The Federal Government on Wednesday raised the alarm that the issue of Ebola virus with six confirmed Nigerian victims has become a matter of national emergency.
The Minister of Information, Mr. Labaran Maku, and the Minister of Health, Prof. Onyebuchi Chukwu, made government’s position known while briefing State House correspondents of the outcome of the weekly Federal Executive Council meeting presided over by Vice President Namadi Sambo.
Chukwu said to demonstrate government’s resolve to tackle the emergency, he had written to the United States Centre for Disease Control if they could make the experimental drugs being used in treating the US missionary doctors infected with the virus available to Nigeria.
He said at the time he was briefing journalists he had yet to receive response from the centre.

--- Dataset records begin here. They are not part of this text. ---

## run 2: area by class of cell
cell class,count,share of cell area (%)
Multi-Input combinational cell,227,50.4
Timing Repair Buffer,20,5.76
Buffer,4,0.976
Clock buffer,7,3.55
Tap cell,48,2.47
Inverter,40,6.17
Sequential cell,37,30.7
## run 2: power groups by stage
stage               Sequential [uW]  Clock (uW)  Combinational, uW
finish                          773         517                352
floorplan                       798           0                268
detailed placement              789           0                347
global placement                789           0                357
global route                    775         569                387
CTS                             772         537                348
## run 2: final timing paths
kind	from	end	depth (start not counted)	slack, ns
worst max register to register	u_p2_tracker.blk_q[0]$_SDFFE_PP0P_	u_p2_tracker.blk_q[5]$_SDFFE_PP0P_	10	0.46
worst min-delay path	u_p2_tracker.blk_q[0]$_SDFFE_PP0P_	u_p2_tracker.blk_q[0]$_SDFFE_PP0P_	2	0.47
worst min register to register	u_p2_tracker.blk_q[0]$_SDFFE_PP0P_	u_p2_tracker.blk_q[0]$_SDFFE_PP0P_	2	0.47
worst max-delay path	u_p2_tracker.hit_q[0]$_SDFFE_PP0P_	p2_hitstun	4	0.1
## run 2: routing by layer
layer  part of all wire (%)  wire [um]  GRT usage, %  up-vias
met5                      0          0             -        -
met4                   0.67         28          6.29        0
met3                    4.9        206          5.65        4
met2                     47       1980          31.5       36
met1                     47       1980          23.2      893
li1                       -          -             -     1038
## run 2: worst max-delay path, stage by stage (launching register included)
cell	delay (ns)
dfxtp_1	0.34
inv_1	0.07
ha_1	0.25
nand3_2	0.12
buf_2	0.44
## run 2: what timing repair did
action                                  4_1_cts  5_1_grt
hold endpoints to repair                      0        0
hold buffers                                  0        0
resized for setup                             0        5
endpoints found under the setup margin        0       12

The minister also said the government had decided to embark on mass recruitment of health personnel to strenghten the team managing the situation in Lagos where all the Nigerian cases were recorded.
He expressed the hope that the Nigeria Medical Association will soon call off its industrial action to join in the emergency service since government had met almost all their demands.
Chukwu added that the government had also started the process of procuring isolation tents that will be distributed to all the states of the Federation and Abuja to cater for those who will be quarantined because of the virus.
This, he said, had become necessary because residents were raising objections to housing the patients close to them.
He put the cost of one of such isolation tents at about N20m.
“We have a national emergency. Indeed, everyone in the world is at risk. Nobody is immune. The Nigerian experience had alerted the world because every country is connected by flights,” he said.
He further disclosed that the government had set up a special team to provide counseling to patients and their families.
He said the Minister of Information would soon visit Lagos State to assess the situation and sensitise residents on the deadly virus.
He minister advised the public to avoid handshake as much as possible if they could afford it, describing the virus as both contagious and infectious.
He said the virus could also be contacted through the sharing of bedspreads, pillow cases and towels among other personal effects with infected persons.
On update on casualty, Chukwu said Nigeria has so far recorded seven confirmed cases of Ebola virus, including the first case of the late Liberian-American, Patrick Sawyer, who imported it to the country.
He said one of the nurses who cared for Sawyer was the first known Nigerian to die of the decease on Tuesday.
He said the other five victims were currently in an isolated ward in Lagos.
He added that three other persons in the isolated ward had not been confirmed to be carrying the virus.
The patients, he explained, had direct contacts with the late Sawyer.
As part of strategies to rise to the national emergency, Chukwu said a website,
www.ebolaalert.org, has been designed to offer information on the virus.
While disclosing a Twitter handle, @ebolaalert, the minister added that help could also be reached through a toll-free telephone line designated for that purpose.
Maku said the FEC meeting was devoted to the measures being taken by government to deal with the outbreak of the virus.
He recalled that the council had set up a committee about two weeks to sensitise citizens to avoid unhealthy practices.